This is an optimization exercise on Yosys and OpenROAD, whose aim is small area, a short achievable clock period and few clock cycles, not a production implementation. Only simulation tests tie the RTL to the original design; equivalence was not proved. Power and IR drop assume default switching activity.

==> design/flow/run.sh <==
#!/bin/bash
# synth_recipe.tcl (not shown) runs the flow's synth.tcl, then flattens the netlist and writes it again
# the make line also repeats each setting of config.mk as NAME=value (left out here)
make -C /OpenROAD-flow-scripts/flow DESIGN_CONFIG=/design/flow/config.mk WORK_HOME=/design/flow/orfs CLKGATE_MAP_FILE= SYNTH_SCRIPT=/design/flow/synth_recipe.tcl finish
==> design/flow/config.mk <==
export PLATFORM = sky130hd
export DESIGN_NAME = matmul
export DESIGN_NICKNAME = matmul
export VERILOG_FILES = /design/flow/design.v
export SDC_FILE = /design/flow/constraint.sdc
export NUM_CORES = 4
export LEC_CHECK = 0
export CAP_MARGIN = 20
export CORE_MARGIN = 2
export CORE_UTILIZATION = 60
export CTS_CLUSTER_DIAMETER = 80
export CTS_CLUSTER_SIZE = 30
export SETUP_SLACK_MARGIN = 2.6
export SLEW_MARGIN = 20
==> design/flow/constraint.sdc <==
create_clock -name core_clock -period 5.0 [get_ports {clk_i}]
set_input_delay 1.0000 -clock core_clock [delete_from_list [all_inputs] [get_ports {clk_i}]]
set_output_delay 1.0000 -clock core_clock [all_outputs]
set_load 0.01 [all_outputs]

────────────────

**Problem to solve:**
Which lines above run from the one containing "# the make line" down to the one containing "set_output_delay 1.0000 -clock"? Repeat exactly those, both ends included, and nothing else.

**Result of the task:**
# the make line also repeats each setting of config.mk as NAME=value (left out here)
make -C /OpenROAD-flow-scripts/flow DESIGN_CONFIG=/design/flow/config.mk WORK_HOME=/design/flow/orfs CLKGATE_MAP_FILE= SYNTH_SCRIPT=/design/flow/synth_recipe.tcl finish
==> design/flow/config.mk <==
export PLATFORM = sky130hd
export DESIGN_NAME = matmul
export DESIGN_NICKNAME = matmul
export VERILOG_FILES = /design/flow/design.v
export SDC_FILE = /design/flow/constraint.sdc
export NUM_CORES = 4
export LEC_CHECK = 0
export CAP_MARGIN = 20
export CORE_MARGIN = 2
export CORE_UTILIZATION = 60
export CTS_CLUSTER_DIAMETER = 80
export CTS_CLUSTER_SIZE = 30
export SETUP_SLACK_MARGIN = 2.6
export SLEW_MARGIN = 20
==> design/flow/constraint.sdc <==
create_clock -name core_clock -period 5.0 [get_ports {clk_i}]
set_input_delay 1.0000 -clock core_clock [delete_from_list [all_inputs] [get_ports {clk_i}]]
set_output_delay 1.0000 -clock core_clock [all_outputs]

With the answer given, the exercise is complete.